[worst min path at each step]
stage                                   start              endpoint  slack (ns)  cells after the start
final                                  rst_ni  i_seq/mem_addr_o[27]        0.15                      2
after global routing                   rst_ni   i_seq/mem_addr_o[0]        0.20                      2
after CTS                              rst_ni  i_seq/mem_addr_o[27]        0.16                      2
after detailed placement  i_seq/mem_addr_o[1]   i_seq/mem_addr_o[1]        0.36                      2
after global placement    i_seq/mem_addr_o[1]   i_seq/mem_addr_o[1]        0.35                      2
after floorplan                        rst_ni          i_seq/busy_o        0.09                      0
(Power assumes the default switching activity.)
===== src/rtl/bridge_err_mask_mon.sv =====
module bridge_err_mask_mon
   import errmon_pkg::*;
#(
   parameter int unsigned RETRY_W   = 24,
   parameter int unsigned CFG_AW    = 8,
   parameter int unsigned MASK_OFS  = 'h64,
   parameter int unsigned STAT_OFS  = 'h65,
   parameter bit          RDATA_REG = 1'b0
) (
   input  logic              clk,
   input  logic              rst_n,
   input  logic [CFG_AW-1:0] cfg_addr,
   input  logic              cfg_wr,
   input  logic [7:0]        cfg_wdata,
   output logic [7:0]        cfg_rdata,
   input  logic              dr_retry,
   input  logic              dr_done,
   input  logic              dw_retry,
   input  logic              dw_done,
   input  logic              pw_retry,
   input  logic              pw_done,
   input  logic              pw_mabort,
   input  logic              pw_tabort,
   input  logic              pw_perr,
   output logic              serr_req,
   output logic [7:0]        err_status
);

   localparam int unsigned    CNT_FLAT_W = N_XFER * RETRY_W;
   localparam logic [CFG_AW-1:0] MASK_A = CFG_AW'(MASK_OFS);
   localparam logic [CFG_AW-1:0] STAT_A = CFG_AW'(STAT_OFS);

   // Elaboration checks
   if (RETRY_W < 2 || RETRY_W > 32) begin : g_bad_retry_w
      $error("RETRY_W must lie in 2..32");
   end
   if (CFG_AW < 7 || CFG_AW > 16) begin : g_bad_cfg_aw
      $error("CFG_AW must lie in 7..16");
   end
   if (MASK_OFS == STAT_OFS) begin : g_bad_ofs
      $error("MASK_OFS and STAT_OFS must differ");
   end
   if (MASK_OFS >= (1 << CFG_AW) || STAT_OFS >= (1 << CFG_AW)) begin : g_bad_range
      $error("offsets exceed the CFG_AW address range");
   end

   logic [N_XFER-1:0]     retry_v;
   logic [N_XFER-1:0]     clear_v;
   logic [N_XFER-1:0]     tmo_v;
   logic [CNT_FLAT_W-1:0] cnt_flat;
   logic [7:0]            mask_q;
   logic [7:0]            evt_v;
   logic [7:0]            rd_next;

   assign retry_v[XFER_DR] = dr_retry;
   assign retry_v[XFER_DW] = dw_retry;
   assign retry_v[XFER_PW] = pw_retry;
   assign clear_v[XFER_DR] = dr_done;
   assign clear_v[XFER_DW] = dw_done;
   assign clear_v[XFER_PW] = pw_done | pw_mabort | pw_tabort;

   for (genvar k = 0; k < N_XFER; k++) begin : g_timer
      errmon_retry_timer #(.CNT_W(RETRY_W)) u_timer (
         .clk     (clk),
         .rst_n   (rst_n),
         .retry   (retry_v[k]),
         .clear   (clear_v[k]),
         .timeout (tmo_v[k]),
         .count   (cnt_flat[k*RETRY_W +: RETRY_W])
      );
   end

   always_comb begin
      evt_v = '0;
      for (int k = 0; k < N_XFER; k++) begin
         evt_v[tmo_bit(k)] = tmo_v[k];
      end
      evt_v[EVB_PW_MABT] = pw_mabort;
      evt_v[EVB_PW_TABT] = pw_tabort;
      evt_v[EVB_PW_PERR] = pw_perr;
   end

   errmon_cfg_reg #(
      .AW(CFG_AW), .OFS(MASK_OFS), .WMASK(LIVE_BITS)
   ) u_mask (
      .clk   (clk),
      .rst_n (rst_n),
      .addr  (cfg_addr),
      .wr    (cfg_wr),
      .wdata (cfg_wdata),
      .q     (mask_q)
   );

   errmon_status #(
      .AW(CFG_AW), .OFS(STAT_OFS), .LIVE(LIVE_BITS)
   ) u_status (
      .clk    (clk),
      .rst_n  (rst_n),
      .evt    (evt_v),
      .mask   (mask_q),
      .addr   (cfg_addr),
      .wr     (cfg_wr),
      .wdata  (cfg_wdata),
      .sticky (err_status),
      .req    (serr_req)
   );

   always_comb begin
      if      (cfg_addr == MASK_A) rd_next = mask_q;
      else if (cfg_addr == STAT_A) rd_next = err_status;
      else                         rd_next = 8'h00;
   end

   if (RDATA_REG) begin : g_rd_reg
      logic [7:0] rd_q;
      always_ff @(posedge clk or negedge rst_n) begin
         if (!rst_n) rd_q <= '0;
         else        rd_q <= rd_next;
      end
      assign cfg_rdata = rd_q;
   end else begin : g_rd_comb
      assign cfg_rdata = rd_next;
   end

endmodule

• _PROBLEM DESCRIPTION_
Exactly as shown above, return all of the entries.

• _ANSWER TO THIS EXERCISE_
[worst min path at each step]
stage                                   start              endpoint  slack (ns)  cells after the start
final                                  rst_ni  i_seq/mem_addr_o[27]        0.15                      2
after global routing                   rst_ni   i_seq/mem_addr_o[0]        0.20                      2
after CTS                              rst_ni  i_seq/mem_addr_o[27]        0.16                      2
after detailed placement  i_seq/mem_addr_o[1]   i_seq/mem_addr_o[1]        0.36                      2
after global placement    i_seq/mem_addr_o[1]   i_seq/mem_addr_o[1]        0.35                      2
after floorplan                        rst_ni          i_seq/busy_o        0.09                      0
(Power assumes the default switching activity.)
===== src/rtl/bridge_err_mask_mon.sv =====
module bridge_err_mask_mon
   import errmon_pkg::*;
#(
   parameter int unsigned RETRY_W   = 24,
   parameter int unsigned CFG_AW    = 8,
   parameter int unsigned MASK_OFS  = 'h64,
   parameter int unsigned STAT_OFS  = 'h65,
   parameter bit          RDATA_REG = 1'b0
) (
   input  logic              clk,
   input  logic              rst_n,
   input  logic [CFG_AW-1:0] cfg_addr,
   input  logic              cfg_wr,
   input  logic [7:0]        cfg_wdata,
   output logic [7:0]        cfg_rdata,
   input  logic              dr_retry,
   input  logic              dr_done,
   input  logic              dw_retry,
   input  logic              dw_done,
   input  logic              pw_retry,
   input  logic              pw_done,
   input  logic              pw_mabort,
   input  logic              pw_tabort,
   input  logic              pw_perr,
   output logic              serr_req,
   output logic [7:0]        err_status
);

   localparam int unsigned    CNT_FLAT_W = N_XFER * RETRY_W;
   localparam logic [CFG_AW-1:0] MASK_A = CFG_AW'(MASK_OFS);
   localparam logic [CFG_AW-1:0] STAT_A = CFG_AW'(STAT_OFS);

   // Elaboration checks
   if (RETRY_W < 2 || RETRY_W > 32) begin : g_bad_retry_w
      $error("RETRY_W must lie in 2..32");
   end
   if (CFG_AW < 7 || CFG_AW > 16) begin : g_bad_cfg_aw
      $error("CFG_AW must lie in 7..16");
   end
   if (MASK_OFS == STAT_OFS) begin : g_bad_ofs
      $error("MASK_OFS and STAT_OFS must differ");
   end
   if (MASK_OFS >= (1 << CFG_AW) || STAT_OFS >= (1 << CFG_AW)) begin : g_bad_range
      $error("offsets exceed the CFG_AW address range");
   end

   logic [N_XFER-1:0]     retry_v;
   logic [N_XFER-1:0]     clear_v;
   logic [N_XFER-1:0]     tmo_v;
   logic [CNT_FLAT_W-1:0] cnt_flat;
   logic [7:0]            mask_q;
   logic [7:0]            evt_v;
   logic [7:0]            rd_next;

   assign retry_v[XFER_DR] = dr_retry;
   assign retry_v[XFER_DW] = dw_retry;
   assign retry_v[XFER_PW] = pw_retry;
   assign clear_v[XFER_DR] = dr_done;
   assign clear_v[XFER_DW] = dw_done;
   assign clear_v[XFER_PW] = pw_done | pw_mabort | pw_tabort;

   for (genvar k = 0; k < N_XFER; k++) begin : g_timer
      errmon_retry_timer #(.CNT_W(RETRY_W)) u_timer (
         .clk     (clk),
         .rst_n   (rst_n),
         .retry   (retry_v[k]),
         .clear   (clear_v[k]),
         .timeout (tmo_v[k]),
         .count   (cnt_flat[k*RETRY_W +: RETRY_W])
      );
   end

   always_comb begin
      evt_v = '0;
      for (int k = 0; k < N_XFER; k++) begin
         evt_v[tmo_bit(k)] = tmo_v[k];
      end
      evt_v[EVB_PW_MABT] = pw_mabort;
      evt_v[EVB_PW_TABT] = pw_tabort;
      evt_v[EVB_PW_PERR] = pw_perr;
   end

   errmon_cfg_reg #(
      .AW(CFG_AW), .OFS(MASK_OFS), .WMASK(LIVE_BITS)
   ) u_mask (
      .clk   (clk),
      .rst_n (rst_n),
      .addr  (cfg_addr),
      .wr    (cfg_wr),
      .wdata (cfg_wdata),
      .q     (mask_q)
   );

   errmon_status #(
      .AW(CFG_AW), .OFS(STAT_OFS), .LIVE(LIVE_BITS)
   ) u_status (
      .clk    (clk),
      .rst_n  (rst_n),
      .evt    (evt_v),
      .mask   (mask_q),
      .addr   (cfg_addr),
      .wr     (cfg_wr),
      .wdata  (cfg_wdata),
      .sticky (err_status),
      .req    (serr_req)
   );

   always_comb begin
      if      (cfg_addr == MASK_A) rd_next = mask_q;
      else if (cfg_addr == STAT_A) rd_next = err_status;
      else                         rd_next = 8'h00;
   end

   if (RDATA_REG) begin : g_rd_reg
      logic [7:0] rd_q;
      always_ff @(posedge clk or negedge rst_n) begin
         if (!rst_n) rd_q <= '0;
         else        rd_q <= rd_next;
      end
      assign cfg_rdata = rd_q;
   end else begin : g_rd_comb
      assign cfg_rdata = rd_next;
   end

endmodule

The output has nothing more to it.